Una de las ideas más interesantes en el libro blanco de Midnight es la forma en que NIGHT genera DUST. En lugar de hacer que los usuarios gasten el token nativo cada vez que desean realizar una transacción, Midnight separa el activo del recurso. NIGHT es el token de utilidad, y DUST es el recurso protegido que se utiliza para pagar las tarifas de transacción. Eso significa que los costos de transacción no están directamente vinculados al precio de NIGHT, lo cual es un gran asunto para cualquier persona que desee un uso de red más predecible.

Lo que hace que esto sea aún más único es que DUST es renovable, no transferible y se descompone cuando ya no está vinculado a la dirección NIGHT que lo genera. En términos simples, NIGHT funciona como el motor, y DUST es el combustible que crea continuamente para la actividad de la red. Ese diseño hace que Midnight se sienta menos como una blockchain estándar de token único y más como un sistema construido alrededor de una ejecución utilizable, estable y consciente de la privacidad.

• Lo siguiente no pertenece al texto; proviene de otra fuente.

==> src/include/emf_pkg.sv <==
// constants and carriers for the mac filter, status and clock config block
package emf_pkg;

  // ****************************************
  // register offsets
  // ****************************************
  localparam logic [12:0] EMF_OFS_REFOUT = 13'h0000;
  localparam logic [12:0] EMF_OFS_OSC = 13'h0004;
  localparam logic [12:0] EMF_OFS_GATE = 13'h0008;
  localparam logic [12:0] EMF_OFS_PHYIF = 13'h000c;
  localparam logic [12:0] EMF_OFS_PD = 13'h0010;
  localparam logic [12:0] EMF_OFS_MACCFG = 13'h1000;
  localparam logic [12:0] EMF_OFS_S8HI = 13'h1078;
  localparam logic [12:0] EMF_OFS_S8LO = 13'h107c;
  localparam logic [12:0] EMF_OFS_STAT = 13'h10d8;
  localparam logic [12:0] EMF_OFS_WDOG = 13'h10dc;

  // ****************************************
  // writable bits per register, reset value
  // ****************************************
  localparam logic [31:0] EMF_MSK_REFOUT = 32'h0000_0fff;
  localparam logic [31:0] EMF_MSK_OSC = 32'h01ff_ffff;
  localparam logic [31:0] EMF_MSK_GATE = 32'h0000_000f;
  localparam logic [31:0] EMF_MSK_PHYIF = 32'h0000_0007;
  localparam logic [31:0] EMF_MSK_PD = 32'h0000_0003;
  localparam logic [31:0] EMF_MSK_MACCFG = 32'h0090_0000;
  localparam logic [31:0] EMF_MSK_S8HI = 32'hff00_ffff;
  localparam logic [31:0] EMF_MSK_WDOG = 32'h0001_3fff;
  localparam logic [31:0] EMF_RST_VAL = 32'h0000_0000;

  // ****************************************
  // field positions
  // ****************************************
  localparam int EMF_S8_ON_BIT = 31;
  localparam int EMF_S8_SENDER_BIT = 30;
  localparam int EMF_S8_MASK_LSB = 24;
  localparam int EMF_CFG_WD_BIT = 23;
  localparam int EMF_CFG_JE_BIT = 20;
  localparam int EMF_WD_PWE_BIT = 16;
  localparam int EMF_STAT_DUPLEX_BIT = 0;
  localparam int EMF_STAT_SPEED_LSB = 1;
  localparam int EMF_STAT_JABBER_BIT = 3;
  localparam int EMF_GATE_EXT_BIT = 0;
  localparam int EMF_GATE_INT_BIT = 1;
  localparam int EMF_GATE_TX_BIT = 2;
  localparam int EMF_GATE_RX_BIT = 3;
  localparam int EMF_PD_TX_BIT = 0;
  localparam int EMF_PD_RX_BIT = 1;
  localparam int EMF_OSC_SEL_BIT = 24;
  localparam int EMF_DIV_W = 6;

  // ****************************************
  // encodings and limits
  // ****************************************
  localparam logic [2:0] EMF_PHY_MII = 3'h0;
  localparam logic [2:0] EMF_PHY_RMII = 3'h4;
  localparam logic [1:0] EMF_SPD_2M5 = 2'h0;
  localparam logic [1:0] EMF_SPD_25M = 2'h1;
  localparam logic [1:0] EMF_SPD_125M = 2'h2;
  localparam logic [13:0] EMF_GUARD_STD = 14'h0800;
  localparam logic [13:0] EMF_GUARD_JUMBO = 14'h2800;
  localparam logic [13:0] EMF_CNT_MAX = 14'h3fff;

  // ****************************************
  // carriers
  // ****************************************
  typedef struct packed {
    logic psel;
    logic penable;
    logic pwrite;
    logic [12:0] paddr;
    logic [31:0] pwdata;
  } emf_apb_req_t;

  typedef struct packed {
    logic pready;
    logic pslverr;
    logic [31:0] prdata;
  } emf_apb_rsp_t;

  typedef struct packed {
    logic addr_vld;
    logic [47:0] da;
    logic [47:0] sa;
    logic frame_on;
    logic byte_stb;
  } emf_rx_t;

endpackage : emf_pkg

==> src/verilog/emf_top.sv <==
// mac slot-8 filter, link status, rx watchdog and clock config block
`timescale 1ns/1ps
module emf_top (
  input wire logic sys_clk_i, // 200 MHz clock
  input wire logic rstn_i, // sync reset, active low
  input wire emf_pkg::emf_apb_req_t apb_req_i, // apb request
  output emf_pkg::emf_apb_rsp_t apb_rsp_o, // apb answer
  input wire emf_pkg::emf_rx_t rx_i, // receive path info
  input wire logic [1:0] link_speed_i, // phy speed pins
  input wire logic link_duplex_i, // phy duplex pin
  input wire logic jabber_i, // jabber timeout pin
  input wire logic phy_ref_clk_i, // phy reference clock pin
  output logic slot8_hit_o, // slot 8 match pulse
  output logic rx_cut_o, // frame cut, level
  output logic rx_err_o, // error frame pulse
  output logic ref_clk_o, // rmii reference out
  output logic rx_clk_o, // gated rx clock
  output logic tx_clk_o, // gated tx clock
  output logic mii_mode_o, // mii selected
  output logic rmii_mode_o, // rmii selected
  output logic tx_ram_pd_o, // tx ram power down
  output logic rx_ram_pd_o // rx ram power down
);
  import emf_pkg::*;
  // ****************************************
  // declarations
  // ****************************************
  logic [31:0] refout_ff;
  logic [31:0] osc_ff;
  logic [31:0] gate_ff;
  logic [31:0] phyif_ff;
  logic [31:0] pd_ff;
  logic [31:0] cfg_ff;
  logic [31:0] s8hi_ff;
  logic [31:0] s8lo_ff;
  logic [31:0] wdog_ff;
  logic pready_ff;
  logic slverr_ff;
  logic [31:0] prdata_ff;
  logic [4:0] pin_s1_ff;
  logic [4:0] pin_s2_ff;
  logic hit_ff;
  logic [13:0] gcnt_ff;
  logic cut_ff;
  logic err_ff;
  logic ref_ff;
  logic rxc_ff;
  logic txc_ff;
  logic mii_ff;
  logic rmii_ff;
  logic txpd_ff;
  logic rxpd_ff;

  // ****************************************
  // apb decode
  // ****************************************
  // address match per register
  wire [12:0] adr = apb_req_i.paddr;
  wire hit_refout = (adr == EMF_OFS_REFOUT);
  wire hit_osc = (adr == EMF_OFS_OSC);
  wire hit_gate = (adr == EMF_OFS_GATE);
  wire hit_phyif = (adr == EMF_OFS_PHYIF);
  wire hit_pd = (adr == EMF_OFS_PD);
  wire hit_cfg = (adr == EMF_OFS_MACCFG);
  wire hit_s8hi = (adr == EMF_OFS_S8HI);
  wire hit_s8lo = (adr == EMF_OFS_S8LO);
  wire hit_stat = (adr == EMF_OFS_STAT);
  wire hit_wdog = (adr == EMF_OFS_WDOG);
  wire hit_any = hit_refout | hit_osc | hit_gate | hit_phyif | hit_pd | hit_cfg
    | hit_s8hi | hit_s8lo | hit_stat | hit_wdog;
  // setup phase and completing write
  wire setup = apb_req_i.psel & ~apb_req_i.penable;
  wire wr_en = apb_req_i.psel & apb_req_i.penable & apb_req_i.pwrite & pready_ff;
  wire [31:0] wd = apb_req_i.pwdata;

  // ****************************************
  // live link status
  // ****************************************
  // synchronised pins: speed, duplex, jabber, phy ref
  wire [1:0] speed_s = pin_s2_ff[2:1];
  wire duplex_s = pin_s2_ff[0];
  wire jabber_s = pin_s2_ff[3];
  wire phyref_s = pin_s2_ff[4];
  // status word rebuilt every cycle, no storage
  logic [31:0] stat_w;
  always_comb
  begin
    stat_w = EMF_RST_VAL;
    stat_w[EMF_STAT_DUPLEX_BIT] = duplex_s;
    stat_w[EMF_STAT_SPEED_LSB +: 2] = speed_s;
    stat_w[EMF_STAT_JABBER_BIT] = jabber_s;
  end

  // ****************************************
  // read mux
  // ****************************************
  // status is read from the synchronised pins, never written
  wire [31:0] rd_mux = hit_refout ? refout_ff :
    hit_osc ? osc_ff :
    hit_gate ? gate_ff :
    hit_phyif ? phyif_ff :
    hit_pd ? pd_ff :
    hit_cfg ? cfg_ff :
    hit_s8hi ? s8hi_ff :
    hit_s8lo ? s8lo_ff :
    hit_stat ? stat_w :
    hit_wdog ? wdog_ff : EMF_RST_VAL;

  // ****************************************
  // apb answer
  // ****************************************
  // answer prepared in setup, ready in first access cycle
  always_ff @(posedge sys_clk_i)
  begin
    if (!rstn_i)
    begin
      pready_ff <= 1'b0;
      slverr_ff <= 1'b0;
      prdata_ff <= EMF_RST_VAL;
    end
    else
    begin
      pready_ff <= setup;
      slverr_ff <= setup & ~hit_any;
      prdata_ff <= (setup & ~apb_req_i.pwrite) ? rd_mux : EMF_RST_VAL;
    end
  end
  assign apb_rsp_o = {pready_ff, slverr_ff, prdata_ff};

  // ****************************************
  // register file
  // ****************************************
  // writes land at the completing access edge, status has no store
  always_ff @(posedge sys_clk_i)
  begin
    if (!rstn_i)
    begin
      refout_ff <= EMF_RST_VAL;
      osc_ff <= EMF_RST_VAL;
      gate_ff <= EMF_RST_VAL;
      phyif_ff <= EMF_RST_VAL;
      pd_ff <= EMF_RST_VAL;
      cfg_ff <= EMF_RST_VAL;
      s8hi_ff <= EMF_RST_VAL;
      s8lo_ff <= EMF_RST_VAL;
      wdog_ff <= EMF_RST_VAL;
    end
    else if (wr_en)
    begin
      if (hit_refout) refout_ff <= wd & EMF_MSK_REFOUT;
      if (hit_osc) osc_ff <= wd & EMF_MSK_OSC;
      if (hit_gate) gate_ff <= wd & EMF_MSK_GATE;
      if (hit_phyif) phyif_ff <= wd & EMF_MSK_PHYIF;
      if (hit_pd) pd_ff <= wd & EMF_MSK_PD;
      if (hit_cfg) cfg_ff <= wd & EMF_MSK_MACCFG;
      if (hit_s8hi) s8hi_ff <= wd & EMF_MSK_S8HI;
      if (hit_s8lo) s8lo_ff <= wd;
      if (hit_wdog) wdog_ff <= wd & EMF_MSK_WDOG;
    end
  end

  // ****************************************
  // pin synchronisers
  // ****************************************
  // two stages before any logic reads the pins
  always_ff @(posedge sys_clk_i)
  begin
    if (!rstn_i)
    begin
      pin_s1_ff <= 5'h00;
      pin_s2_ff <= 5'h00;
    end
    else
    begin
      pin_s1_ff <= {phy_ref_clk_i, jabber_i, link_speed_i, link_duplex_i};
      pin_s2_ff <= pin_s1_ff;
    end
  end

  // ****************************************
  // slot 8 address filter
  // ****************************************
  wire s8_on = s8hi_ff[EMF_S8_ON_BIT];
  wire s8_sender = s8hi_ff[EMF_S8_SENDER_BIT];
  wire [5:0] s8_skip = s8hi_ff[EMF_S8_MASK_LSB +: 6];
  wire [47:0] s8_addr = {s8hi_ff[15:0], s8lo_ff};
  wire [47:0] s8_cmp = s8_sender ? rx_i.sa : rx_i.da;
  wire [5:0] byte_ok;
  // per byte compare, a set skip bit forces a match
  genvar b;
  generate
    for (b = 0; b < 6; b++)
    begin : g_byte
      assign byte_ok[b] = s8_skip[b] | (s8_addr[8*b +: 8] == s8_cmp[8*b +: 8]);
    end
  endgenerate
  // disabled slot never matches
  wire nxt_hit = rx_i.addr_vld & s8_on & (&byte_ok);
  always_ff @(posedge sys_clk_i)
  begin
    if (!rstn_i) hit_ff <= 1'b0;
    else hit_ff <= nxt_hit;
  end

  // ****************************************
  // receive watchdog
  // ****************************************
  wire wd_off = cfg_ff[EMF_CFG_WD_BIT];
  wire jumbo_on = cfg_ff[EMF_CFG_JE_BIT];
  wire prog_guard_bit = wdog_ff[EMF_WD_PWE_BIT];
  // limit choice: programmed field or fixed standard/jumbo
  wire [13:0] fix_lim = jumbo_on ? EMF_GUARD_JUMBO : EMF_GUARD_STD;
  wire [13:0] g_lim = prog_guard_bit ? wdog_ff[13:0] : fix_lim;
  // byte beyond limit while guard active
  wire over = rx_i.frame_on & rx_i.byte_stb & ~wd_off & ~cut_ff & (gcnt_ff >= g_lim);
  // counter saturates so very long frames stay caught
  wire [13:0] nxt_gcnt = ~rx_i.frame_on ? 14'h0000 :
    (rx_i.byte_stb & (gcnt_ff != EMF_CNT_MAX)) ? gcnt_ff + 14'h0001 : gcnt_ff;
  always_ff @(posedge sys_clk_i)
  begin
    if (!rstn_i)
    begin
      gcnt_ff <= 14'h0000;
      cut_ff <= 1'b0;
      err_ff <= 1'b0;
    end
    else
    begin
      gcnt_ff <= nxt_gcnt;
      cut_ff <= rx_i.frame_on & (cut_ff | over);
      err_ff <= over;
    end
  end

  // ****************************************
  // clock dividers
  // ****************************************
  // speed picks fast or slow pair for the mac clock divider
  wire fast = (speed_s != EMF_SPD_2M5);
  wire [5:0] mac_whole = fast ? osc_ff[12 +: EMF_DIV_W] : osc_ff[0 +: EMF_DIV_W];
  wire [5:0] mac_half = fast ? osc_ff[18 +: EMF_DIV_W] : osc_ff[6 +: EMF_DIV_W];
  wire [5:0] div_whole [2];
  wire [5:0] div_half [2];
  wire [1:0] div_out;
  assign div_whole[0] = refout_ff[0 +: EMF_DIV_W];
  assign div_half[0] = refout_ff[6 +: EMF_DIV_W];
  assign div_whole[1] = mac_whole;
  assign div_half[1] = mac_half;
  // period whole+1 cycles, high for the first half cycles
  genvar k;
  generate
    for (k = 0; k < 2; k++)
    begin : g_div
      logic [5:0] cnt_ff;
      logic out_ff;
      wire wrap = (cnt_ff >= div_whole[k]);
      always_ff @(posedge sys_clk_i)
      begin
        if (!rstn_i)
        begin
          cnt_ff <= 6'h00;
          out_ff <= 1'b0;
        end
        else
        begin
          cnt_ff <= wrap ? 6'h00 : cnt_ff + 6'h01;
          out_ff <= (cnt_ff < div_half[k]);
        end
      end
      assign div_out[k] = out_ff;
    end
  endgenerate

  // ****************************************
  // clock source select and gating
  // ****************************************
  wire rmii = (phyif_ff[2:0] == EMF_PHY_RMII);
  wire from_phy = osc_ff[EMF_OSC_SEL_BIT];
  // rmii source enables qualify the selected source
  wire ext_path = from_phy & gate_ff[EMF_GATE_EXT_BIT];
  wire int_path = ~from_phy & gate_ff[EMF_GATE_INT_BIT];
  wire nxt_ref = rmii & (ext_path ? phyref_s : (int_path & div_out[0]));
  wire mac_src = (rmii & ext_path) ? phyref_s : div_out[1];
  // registered outputs
  always_ff @(posedge sys_clk_i)
  begin
    if (!rstn_i)
    begin
      ref_ff <= 1'b0;
      rxc_ff <= 1'b0;
      txc_ff <= 1'b0;
      mii_ff <= 1'b0;
      rmii_ff <= 1'b0;
      txpd_ff <= 1'b0;
      rxpd_ff <= 1'b0;
    end
    else
    begin
      ref_ff <= nxt_ref;
      rxc_ff <= gate_ff[EMF_GATE_RX_BIT] & mac_src;
      txc_ff <= gate_ff[EMF_GATE_TX_BIT] & mac_src;
      mii_ff <= (phyif_ff[2:0] == EMF_PHY_MII);
      rmii_ff <= rmii;
      txpd_ff <= pd_ff[EMF_PD_TX_BIT];
      rxpd_ff <= pd_ff[EMF_PD_RX_BIT];
    end
  end
  assign slot8_hit_o = hit_ff;
  assign rx_cut_o = cut_ff;
  assign rx_err_o = err_ff;
  assign ref_clk_o = ref_ff;
  assign rx_clk_o = rxc_ff;
  assign tx_clk_o = txc_ff;
  assign mii_mode_o = mii_ff;
  assign rmii_mode_o = rmii_ff;
  assign tx_ram_pd_o = txpd_ff;
  assign rx_ram_pd_o = rxpd_ff;
endmodule : emf_top

==> config.mk <==
export PLATFORM = sky130hd
export DESIGN_NAME = emf_top
export DESIGN_NICKNAME = d
export VERILOG_FILES = /design/src/include/emf_pkg.sv /design/src/verilog/emf_top.sv
export SDC_FILE = /design/constraint.sdc
export NUM_CORES = 1
export LEC_CHECK = 0
export ABC_AREA = 1
export BUFFER_PORTS_ARGS = -buffer_cell sky130_fd_sc_hd__buf_2
export CAP_MARGIN = 20
export CORE_MARGIN = 2
export CORE_UTILIZATION = 40
export DETAILED_ROUTE_END_ITERATION = 8
export PLACE_DENSITY_LB_ADDON = 0.12
export SYNTH_ARGS = -nofsm -noshare
export SYNTH_HDL_FRONTEND = slang
export SYNTH_SLANG_ARGS = --single-unit
==> constraint.sdc <==
create_clock -name sys_clk_i -period 4 [get_ports sys_clk_i]
set_input_delay 0 -clock sys_clk_i [delete_from_list [all_inputs] [get_ports sys_clk_i]]
set_output_delay 0 -clock sys_clk_i [all_outputs]
set_load 0.02 [all_outputs]
# After elaboration in Yosys (flattened, before gate mapping)
# Index checks and enable logic that the tools add are counted.
[classes] n_reduce_logical=19 n_lt_le_gt_ge=5 div=0 eq_ne=17 bitwise=45 muxes=17 shift=0 addsub=3 n_mul=0
[ops] op="$mux W25" count=5
[ops] op="$eq A13 B13 Y1 const B" count=5
[ops] op="$mux W32" count=2
[ops] op="$eq A8 B8 Y1" count=6
[ops] op="$mux W48" count=1
[ops] op="$mux W17" count=2
[ops] op="$mux W14" count=2
[ops] op="$eq A13 B4 Y1 const B" count=2
[ops] op="$reduce_and A2 Y1" count=11
[ops] op="$and A1 B1 Y1" count=21
[ops] op="$or A1 B1 Y1" count=16
[ops] op="$add A14 B1 Y14 const B" count=1
[ops] op="$ge A14 B14 Y1" count=1
[ops] op="$ne A14 B14 Y1 const B" count=1
[ops] op="$eq A13 B3 Y1 const B" count=1
[ops] op="$eq A13 B5 Y1 const B" count=1
[ops] op="$logic_not A13 Y1" count=1
[ops] op="$add A6 B1 Y6 const B" count=2
[ops] op="$ge A6 B6 Y1" count=2
[ops] op="$lt A6 B6 Y1" count=2
[ops] op="$mux W12" count=1
[ops] op="$mux W6" count=2
[ops] op="$not A1 Y1" count=8
[ops] op="$reduce_or A7 Y1" count=1
[ops] op="6 further kinds" count=9
[word_totals] in_bits=154 output_inout_bits=44 ff_bits=201 ram_bits=0 n_memories=0 romBits=0 latchBits=0 word_cells=137

# Logic depth before layout (Yosys ltp)
# Gate-level depths: netlist of run 1.
[logic_depth] ltp_word=12 mapped_depth=13 depth_no_buf=12

# Least setup slack after synthesis of run 1
# Ideal clock, no wire load.
[synth_path] path_kind="flip-flop to flip-flop" start="reg pin_s2_ff[2]" end="reg g_div[1].cnt_ff[2]" period_less_slack_ps=2066 slack_ps=1934 stages_incl_launch_ff=12 n_path_buf=1 required_time_ps=3862 setup_ps=138 arrival_ps=1928 path_cell_list="dfxtp_1 nor2_1 clkbuf_1 o21ai_0 ha_1 o21ai_0 a21boi_0 o21ai_0 nand2_1 a21oi_1 o21ai_0 nor3_1"
[synth_between] elab_chain_len=4
[synth_lines] element="start: declaration" line_no="emf_top.sv:41" source="logic [4:0] pin_s2_ff;"
[synth_lines] element="start signal: assignment" line_no="emf_top.sv:176" source="pin_s2_ff <= pin_s1_ff;"
[synth_lines] element="$reduce_bool A2 Y1" line_no="emf_top.sv:239" source="wire fast = (speed_s != EMF_SPD_2M5);"
[synth_lines] element="$mux W6" line_no="emf_top.sv:240" source="wire [5:0] mac_whole = fast ? osc_ff[12 +: EMF_DIV_W] : osc_ff[0 +: EMF_DIV_W];"
[synth_lines] element="$ge A6 B6 Y1" line_no="emf_top.sv:256" source="wire wrap = (cnt_ff >= div_whole[k]);"
[synth_lines] element="$reduce_or A2 Y1 (no line)"
[synth_lines] element="end signal: assignment" line_no="emf_top.sv:266" source="cnt_ff <= wrap ? 6'h00 : cnt_ff + 6'h01;"
[synth_lines] element="end: declaration" line_no="emf_top.sv:254" source="logic [5:0] cnt_ff;"
# Every way passes these cells.
# A chain may end at the register's enable or synchronous reset.

# Worst setup path after layout of run 1
[layout_path] start="reg wdog_ff[16]" end="reg cut_ff (netlist: rx_cut_o)"
[layout_between] elab_chain_len=5
[layout_lines] element="start: declaration" line_no="emf_top.sv:36" source="logic [31:0] wdog_ff;"
[layout_lines] element="start signal: assignment" line_no="emf_top.sv:158" source="if (hit_wdog) wdog_ff <= wd & EMF_MSK_WDOG;"
[layout_lines] element="$mux W14" line_no="emf_top.sv:213" source="wire [13:0] g_lim = prog_guard_bit ? wdog_ff[13:0] : fix_lim;"
[layout_lines] element="$ge A14 B14 Y1" line_no="emf_top.sv:215" source="wire over = rx_i.frame_on & rx_i.byte_stb & ~wd_off & ~cut_ff & (gcnt_ff >= g_lim);"
[layout_lines] element="$and A1 B1 Y1" line_no="emf_top.sv:215"
[layout_lines] element="$or A1 B1 Y1" line_no="emf_top.sv:230" source="cut_ff <= rx_i.frame_on & (cut_ff | over);"
[layout_lines] element="$and A1 B1 Y1" line_no="emf_top.sv:230"
[layout_lines] element="end signal: assignment" line_no="emf_top.sv:230"
[layout_lines] element="end: declaration" line_no="emf_top.sv:44" source="logic cut_ff;"
# Every way passes these cells.

==> results by group, run 1 <==
Status
  • Status: finished clean

Place
  • Final GP Congestion: about 0.91
  • Post-DP HPWL: roughly 24000 µm
  • # placed instances: 1887
  • Dpl ws: 1.54 ns
  • Port bufs: between 150 and 200

Power and ir drop
  • PD cells: 363 nW/µm²
  • Worst vdd ir: approximately 0.21 mV
  • P_leak: ~5.5 nW
  • Switching share of power: 0.232
  • P_int: ~3.5 mW
  • Power, Total: around 4.6 mW
  • Gate power share: 0.069
  • P_sw: roughly 1.1 mW
  • Flop pwr share: 0.444
  • Clk pwr share: 0.486

CTS
  • Clk sinks: roughly 200
  • Worst-Skew Late Latency: between 0.5 and 0.6 ns
  • H-tree lvl count: 1
  • CTS resizes: 0
  • Root Buffer: clkbuf_16
  • Clock-pin slew on the worst setup and hold paths: ~0.060 ns
  • Total CTS buffers: 24
  • TritonCTS clock tree: yes
  • Longest Clk Path Bufs: 3

STA
  • Post-route setup slack: 1.47 ns
  • Fmax: approximately 0.4 GHz
  • Final hold violations: 0
  • RSZ-0062 raised after global routing: no
  • Sum of negative setup slack: 0 ns
  • Slew Limit Fails: 0
  • Post-route clock period utilization: 0.634
  • Count of final setup violators: 0
  • Least-Margin Pin Slew: 0.949 ns
  • Slew HR: 0.367
  • Worst Skew: about 0.013 ns
  • Final min period: 2.53 ns

Setup path
  • Startpoint types: register
  • CP max stage cell: dfxtp_1
  • CP cell instances: nand2_1, ha_1, nand2_1, nor4_1, nand2_1, nand3_1, nand4_1, dlygate4sd3_1, a21oi_1
  • CP required: about 4.4 ns
  • CP max FO: 16
  • CP Capture Point: rx_cut_o$_SDFF_PN0_
  • Worst r2r src: wdog_ff[16]$_SDFFE_PN0P_
  • Peak per-stage delay on the critical path: ~0.65 ns
  • Critical Path End Type: register
  • Worst path most repeated cell: nand2_1
  • Critical Path AT: 2.98 ns
  • Crit path from: wdog_ff[16]$_SDFFE_PN0P_
  • Reg2reg path depth: 9
  • R2R setup slack: roughly 1.5 ns
  • Critical path class: register to register
  • R2R Path End: rx_cut_o$_SDFF_PN0_

Yosys
  • Post-Syn Nets: between 1500 and 2000
  • Syn avg cell area: roughly 7.2 µm²
  • Top_reg_cell synth: dfxtp_1
  • Post-synth EDFFs: 0
  • Sequential share of the synthesized area: 0.397
  • Synth Warn #: 0
  • Post-Syn Area: between 10000 and 15000 µm²
  • FFs w/ async S/R, synth: 0
  • Synth Instances: 1414
  • Largest cells by area after synthesis: dfxtp_1 (40%), nand2_1 (11%), a21oi_1 (7.1%), o21ai_0 (7.0%), inv_1 (6.8%)
  • Area leader, netlist: dfxtp_1
  • Synth Register Bits: between 200 and 250
  • Netlist cell types: between 50 and 60
  • Top cell type's share of synthesized area: 0.397

Global routing
  • First-pass GRT wire length: ~50000 µm
  • Largest net degree at the start of global routing: 97
  • Total Routing Usage GR: 0.240
  • Gr ovfl total: 0
  • Vias in the first global route: between 9000 and 10000
  • Initial antenna violation count: 0

Finish
  • Area Overhead vs Synth: 23.9%
  • Commonest non-fill, non-tap cells in the layout: nand2_1 (309), dfxtp_1 (201), buf_2 (197)
  • Fin util: 0.502
  • Nets: roughly 1800
  • Layout cells sized above 1: 0.169
  • Most common cell after layout, fill and taps aside: nand2_1
  • Non-Filler Instances: a little under 2000
  • Ant diodes: 0

Hold path
  • Classification of the worst-slack hold path: primary input to register

Floorplan
  • Core ar.: ~25000 µm²
  • Effective utilization at floorplan: 0.405
  • Die Height: 163 µm
  • I/O pins: 198
  • Core Rows: 58
  • Die area: about 27000 µm²
  • Die W: about 160 µm

Route
  • DRC viols: 0
  • Final wirelength: between 30000 and 40000 µm
  • Via/cell ratio: roughly 5
  • Vias: about 9900
  • DR WL/cell: 16.5 µm
  • ANT nets after route: 0
  • First-pass iteration count of the detailed router: 5
  • Initial DRC Count: 646

Flow run
  • Max-cap violations: 0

Para mí, esta es la parte que más destaca: Midnight no está tratando de crear otra economía de tokens. Está tratando de crear un modelo en el que los usuarios puedan seguir transaccionando sin la presión habitual de quemar constantemente el token nativo, mientras mantienen la red segura, escalable y eficiente. Esa es una reconsideración bastante inteligente de cómo pueden funcionar las economías de blockchain.